We took the whole family out for a pizza lunch at a tiny place in Fort Collins on Friday and had a birthday celebration for Hannah. We gave her a brand new guitar, attempting to foster a rebellious, rock-star attitude. She played for all of us while the pizza cooked and we laughed and took pictures and celebrated the mess we were making.
Hannah’s a rock star in the making. She has all of the right qualities: a love for music and crazy hair. She is insightful and curious. She loves a good story and easily picks up on the subtleties in life; the contradictions and humor, the profound and the paradoxical. I’m worried that she may actually understand the meaning of life but she’s scared to share it because she may be ostracized as some sort of 21st-century prophet. It’s sad.
After church on Sunday, as the family left JB’s in 3 different vehicles, I knew Hannah wanted a road trip, so as Renee and a friend turned left to go home, and Katie headed to her next appointment, Hannah and I, and 7 other kids, turned right for destinations unknown. We even took Ayda, but only by accident, since I didn’t realize until we’d driven a couple of miles that Renee had escaped without her.
Hannah’s like that – a road trip kind of girl. For her last birthday, we took a bus-load of her friends to Boise City, Oklahoma. Hannah wanted to go to Boise, Idaho, but I declined since it was a 12-hour drive each way. So, we drew a 6-hour circle on the road atlas and found Boise City, Oklahoma at the outer edge. Hannah said, “See! It’s a sign from God!” We covered a thousand miles and 23 truck stops in 6 states in 2 days. It was the best road trip ever, and I have the pictures and witnesses to prove it.
A few weeks ago, Hannah called my cell phone from home at 6:30 on a Sunday night, after we had a crazy weekend of non-stop going, and were on our way home to cap it off. She said, “Can we go for a drive?” Knowing this was just a symptom of her abnormal teenage experience, I vehemently declined, “What?! Are you crazy?!” But by the time we arrived home, Renee had acquiesced to the idea, out of a guilty conscience for having afflicted Hannah with such a strange childhood. The whole family loaded up, with another friend, as well, and headed off to Fort Collins to seek adventure. It’s too painful to talk about the fun we had.

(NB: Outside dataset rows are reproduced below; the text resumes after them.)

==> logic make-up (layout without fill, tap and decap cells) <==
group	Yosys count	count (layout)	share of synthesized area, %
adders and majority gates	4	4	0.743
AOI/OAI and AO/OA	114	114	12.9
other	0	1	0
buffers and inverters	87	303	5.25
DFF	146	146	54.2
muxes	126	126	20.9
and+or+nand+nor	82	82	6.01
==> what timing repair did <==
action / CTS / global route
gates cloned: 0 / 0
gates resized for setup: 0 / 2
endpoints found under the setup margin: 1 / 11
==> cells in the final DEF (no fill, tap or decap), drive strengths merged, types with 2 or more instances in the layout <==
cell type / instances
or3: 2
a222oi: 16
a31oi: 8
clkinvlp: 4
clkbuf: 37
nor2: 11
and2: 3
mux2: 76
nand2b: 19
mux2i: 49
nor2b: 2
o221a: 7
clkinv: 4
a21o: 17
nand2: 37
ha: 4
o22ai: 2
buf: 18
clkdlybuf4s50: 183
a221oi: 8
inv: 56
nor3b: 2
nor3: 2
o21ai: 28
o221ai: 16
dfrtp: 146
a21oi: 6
<file path="config.mk">
export PLATFORM = sky130hd
export DESIGN_NAME = inorder_dispatch
export DESIGN_NICKNAME = d
export VERILOG_FILES = /design/src/rtl/ooo_pkg.sv /design/src/rtl/rs_credit_counter.sv /design/src/rtl/inorder_dispatch.sv
export SDC_FILE = /design/constraint.sdc
export NUM_CORES = 1
export LEC_CHECK = 0
export ABC_AREA = 1
export ABC_CLOCK_PERIOD_IN_PS = 14550
export CAP_MARGIN = 20
export CORE_AREA = 2 2 243 245
export CTS_CLUSTER_DIAMETER = 150
export DETAILED_ROUTE_END_ITERATION = 12
export DIE_AREA = 0 0 245 247
export MAX_ROUTING_LAYER = met4
export PLACE_DENSITY_LB_ADDON = 0.2
export SYNTH_ARGS = -nofsm -noshare
export SYNTH_HDL_FRONTEND = slang
export SYNTH_SLANG_ARGS = --single-unit
</file>
<file path="constraint.sdc">
create_clock -name clock_i -period 14.55 [get_ports clock_i]
set_clock_uncertainty 0.1 [all_clocks]
set_input_delay 2.91 -clock clock_i [delete_from_list [all_inputs] [get_ports clock_i]]
set_output_delay 2.91 -clock clock_i [all_outputs]
set_load 0.05 [all_outputs]
</file>
**config.mk**
```make
export PLATFORM = sky130hd
export DESIGN_NAME = serial_echo_responder
export DESIGN_NICKNAME = d
export VERILOG_FILES = /design/src/rtl/serial_echo_responder_pkg.sv /design/src/rtl/serial_echo_responder_bit_timer.sv /design/src/rtl/serial_echo_responder.sv
export SDC_FILE = /design/constraint.sdc
export NUM_CORES = 1
export LEC_CHECK = 0
export ABC_AREA = 0
export BUFFER_PORTS_ARGS = -buffer_cell sky130_fd_sc_hd__buf_2
export CAP_MARGIN = 5
export CORE_UTILIZATION = 55
export CTS_BUF_LIST = sky130_fd_sc_hd__clkbuf_8
export DETAILED_ROUTE_END_ITERATION = 6
export PLACE_DENSITY = 0.74
export SYNTH_ARGS = -nofsm -noshare
export SYNTH_HDL_FRONTEND = slang
export SYNTH_SLANG_ARGS = --single-unit
```
**constraint.sdc**
```tcl
create_clock -name clk -period 5.5 [get_ports clk]
set_input_delay 0 -clock clk [delete_from_list [all_inputs] [get_ports clk]]
set_output_delay 0 -clock clk [all_outputs]
set_load 0.02 [all_outputs]
```
$ cat src/rtl/keypad_scanner.sv
// 4x4 matrix keypad scanner: column strobe, 2-flop row sync, press/release debounce.
// Optional auto-repeat while a key is held is enabled by defining KEYPAD_REPEAT_EN.
//
// state    | meaning
// SCAN     | strobing columns, sampling rows on the last dwell cycle
// DEBOUNCE | hit latched, counting consecutive low samples of the latched row
// HELD     | press accepted, waiting for the latched row to go high
// RELEASE  | counting consecutive high samples before resuming the scan
module keypad_scanner #(
  parameter int SCAN_DIV     = 16,
  parameter int DEBOUNCE_CNT = 20000,
  parameter int REPEAT_CNT   = 5000000
) (
  input  logic       Clock,
  input  logic       Reset_n,
  input  logic [3:0] Row,
  output logic [3:0] Col,
  output logic [3:0] Code,
  output logic       Valid
);

  localparam int DWELL_W = (SCAN_DIV > 1) ? $clog2(SCAN_DIV) : 1;
  localparam int DEB_W   = $clog2(DEBOUNCE_CNT + 1);
  localparam logic [DWELL_W-1:0] DWELL_LAST = DWELL_W'(SCAN_DIV - 1);
  localparam logic [DEB_W-1:0]   DEB_LAST   = DEB_W'(DEBOUNCE_CNT - 1);

  if (SCAN_DIV < 4 || DEBOUNCE_CNT < 1 || REPEAT_CNT < 1) begin : g_param_check
    $error("keypad_scanner: illegal parameter value");
  end

  typedef enum logic [1:0] {
    SCAN     = 2'd0,
    DEBOUNCE = 2'd1,
    HELD     = 2'd2,
    RELEASE  = 2'd3
  } state_t;

  state_t             state, state_nxt;
  logic [1:0]         col_idx, col_nxt;
  logic [1:0]         row_idx, row_nxt;
  logic [DWELL_W-1:0] dwell_cnt, dwell_nxt;
  logic [DEB_W-1:0]   deb_cnt, deb_nxt;
  logic [3:0]         code_q, code_nxt;
  logic               valid_q, valid_nxt;
  logic [3:0]         row_s1, row_sync;
  logic               row_hit;
  logic [1:0]         hit_idx;
  logic               row_low;

`ifdef KEYPAD_REPEAT_EN
  localparam int RPT_W = $clog2(REPEAT_CNT + 1);
  localparam logic [RPT_W-1:0] RPT_LAST = RPT_W'(REPEAT_CNT - 1);
  logic [RPT_W-1:0] rpt_cnt, rpt_nxt;
`endif

  always_ff @(posedge Clock or negedge Reset_n) begin
    if (!Reset_n) begin
      row_s1   <= 4'h0;
      row_sync <= 4'h0;
    end else begin
      row_s1   <= Row;
      row_sync <= row_s1;
    end
  end

  // Lowest-index low row wins when several are pressed in the same column.
  always_comb begin
    row_hit = 1'b0;
    hit_idx = 2'd0;
    for (int r = 3; r >= 0; r--) begin
      if (!row_sync[r]) begin
        row_hit = 1'b1;
        hit_idx = 2'(r);
      end
    end
  end

  assign row_low = ~row_sync[row_idx];

  always_ff @(posedge Clock or negedge Reset_n) begin
    if (!Reset_n) begin
      state     <= SCAN;
      col_idx   <= 2'd0;
      row_idx   <= 2'd0;
      dwell_cnt <= '0;
      deb_cnt   <= '0;
      code_q    <= 4'h0;
      valid_q   <= 1'b0;
`ifdef KEYPAD_REPEAT_EN
      rpt_cnt   <= '0;
`endif
    end else begin
      state     <= state_nxt;
      col_idx   <= col_nxt;
      row_idx   <= row_nxt;
      dwell_cnt <= dwell_nxt;
      deb_cnt   <= deb_nxt;
      code_q    <= code_nxt;
      valid_q   <= valid_nxt;
`ifdef KEYPAD_REPEAT_EN
      rpt_cnt   <= rpt_nxt;
`endif
    end
  end

  always_comb begin
    state_nxt = state;
    col_nxt   = col_idx;
    row_nxt   = row_idx;
    dwell_nxt = dwell_cnt;
    deb_nxt   = deb_cnt;
    code_nxt  = code_q;
    valid_nxt = 1'b0;
`ifdef KEYPAD_REPEAT_EN
    rpt_nxt   = rpt_cnt;
`endif
    case (state)
      SCAN: begin
        if (dwell_cnt == DWELL_LAST) begin
          dwell_nxt = '0;
          if (row_hit) begin
            row_nxt   = hit_idx;
            deb_nxt   = '0;
            state_nxt = DEBOUNCE;
          end else begin
            col_nxt = col_idx + 2'd1;
          end
        end else begin
          dwell_nxt = dwell_cnt + 1'b1;
        end
      end
      DEBOUNCE: begin
        if (!row_low) begin
          col_nxt   = col_idx + 2'd1;
          state_nxt = SCAN;
        end else if (deb_cnt == DEB_LAST) begin
          valid_nxt = 1'b1;
          code_nxt  = {row_idx, col_idx};
          deb_nxt   = '0;
          state_nxt = HELD;
`ifdef KEYPAD_REPEAT_EN
          rpt_nxt   = '0;
`endif
        end else begin
          deb_nxt = deb_cnt + 1'b1;
        end
      end
      HELD: begin
        if (!row_low) begin
          deb_nxt   = '0;
          state_nxt = RELEASE;
        end
`ifdef KEYPAD_REPEAT_EN
        else if (rpt_cnt == RPT_LAST) begin
          valid_nxt = 1'b1;
          rpt_nxt   = '0;
        end else begin
          rpt_nxt = rpt_cnt + 1'b1;
        end
`endif
      end
      RELEASE: begin
        if (row_low) begin
          deb_nxt   = '0;
          state_nxt = HELD;
`ifdef KEYPAD_REPEAT_EN
          rpt_nxt   = '0;
`endif
        end else if (deb_cnt == DEB_LAST) begin
          deb_nxt   = '0;
          col_nxt   = col_idx + 2'd1;
          state_nxt = SCAN;
        end else begin
          deb_nxt = deb_cnt + 1'b1;
        end
      end
      default: state_nxt = SCAN;
    endcase
  end

  assign Col   = ~(4'b0001 << col_idx);
  assign Code  = code_q;
  assign Valid = valid_q;

endmodule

So, last Sunday, we ended up in Wiggins with music blaring, and countless children sleeping, after only one road-side potty break. If you don’t know where Wiggins can be found, you’re in luck: you’ll never need to go there. We bought ice cream sandwiches and Fritos at the local grocery, mourned the impassable ice on the tiny skatepark, drove up and down the streets, striking fear in the hearts of the locals, and then headed for home to reconcile Ayda with her mother. Hannah’s wanderlust had once again been satiated by miles of endless nothingness and her favorite music on the stereo.
On Monday, her actual birthday, in a rare, but hopeful, showing of normal teenage behavior, Hannah yelled something mean at her siblings and chased them from the family room after they tried her patience during some critical scene of some critical movie. After Renee and I had debriefed the day, and I heard the wonderful news, I attempted to act like a normal parent to Hannah. I yelled at her and rebuked her for the display and for having a rotten attitude.
It hurts for me to admit it, and I’m sure you’ll be shocked, but do you know how Hannah replied? It’s terrible. She said, “Sorry, Dad. You’re right. I’m sorry. I shouldn’t have yelled at them.” Can you feel my pain? I’m a broken man. I had hoped she was coming around to normalcy, and she had to go and blow it again. I felt so bad, I had to apologize for yelling.
Happy Birthday, Hannah, you rock star! We love you!